### WORK INSTRUCTIONS
An exact printout of all the entries is required.

----- DATA FOR ANALYSIS

===== config.mk =====
export PLATFORM = sky130hd
export DESIGN_NAME = row_psum_accumulator
export DESIGN_NICKNAME = d
export VERILOG_FILES = /design/src/rtl/row_psum_accumulator.sv
export SDC_FILE = /design/constraint.sdc
export NUM_CORES = 1
export LEC_CHECK = 0
export ABC_AREA = 0
export CAP_MARGIN = 20
export CORE_MARGIN = 2
export CORE_UTILIZATION = 25
export DETAILED_ROUTE_END_ITERATION = 8
export SLEW_MARGIN = 20
export SYNTH_ARGS = -nofsm -noshare
export SYNTH_HDL_FRONTEND = slang
export SYNTH_SLANG_ARGS = --single-unit

===== constraint.sdc =====
create_clock -name clk -period 3.25 [get_ports clk]
set_input_delay 0.65 -clock clk [delete_from_list [all_inputs] [get_ports clk]]
set_output_delay 0.65 -clock clk [all_outputs]
set_load 0.01 [all_outputs]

----------

### SOLUTION FOR THIS EXERCISE
===== config.mk =====
export PLATFORM = sky130hd
export DESIGN_NAME = row_psum_accumulator
export DESIGN_NICKNAME = d
export VERILOG_FILES = /design/src/rtl/row_psum_accumulator.sv
export SDC_FILE = /design/constraint.sdc
export NUM_CORES = 1
export LEC_CHECK = 0
export ABC_AREA = 0
export CAP_MARGIN = 20
export CORE_MARGIN = 2
export CORE_UTILIZATION = 25
export DETAILED_ROUTE_END_ITERATION = 8
export SLEW_MARGIN = 20
export SYNTH_ARGS = -nofsm -noshare
export SYNTH_HDL_FRONTEND = slang
export SYNTH_SLANG_ARGS = --single-unit

===== constraint.sdc =====
create_clock -name clk -period 3.25 [get_ports clk]
set_input_delay 0.65 -clock clk [delete_from_list [all_inputs] [get_ports clk]]
set_output_delay 0.65 -clock clk [all_outputs]
set_load 0.01 [all_outputs]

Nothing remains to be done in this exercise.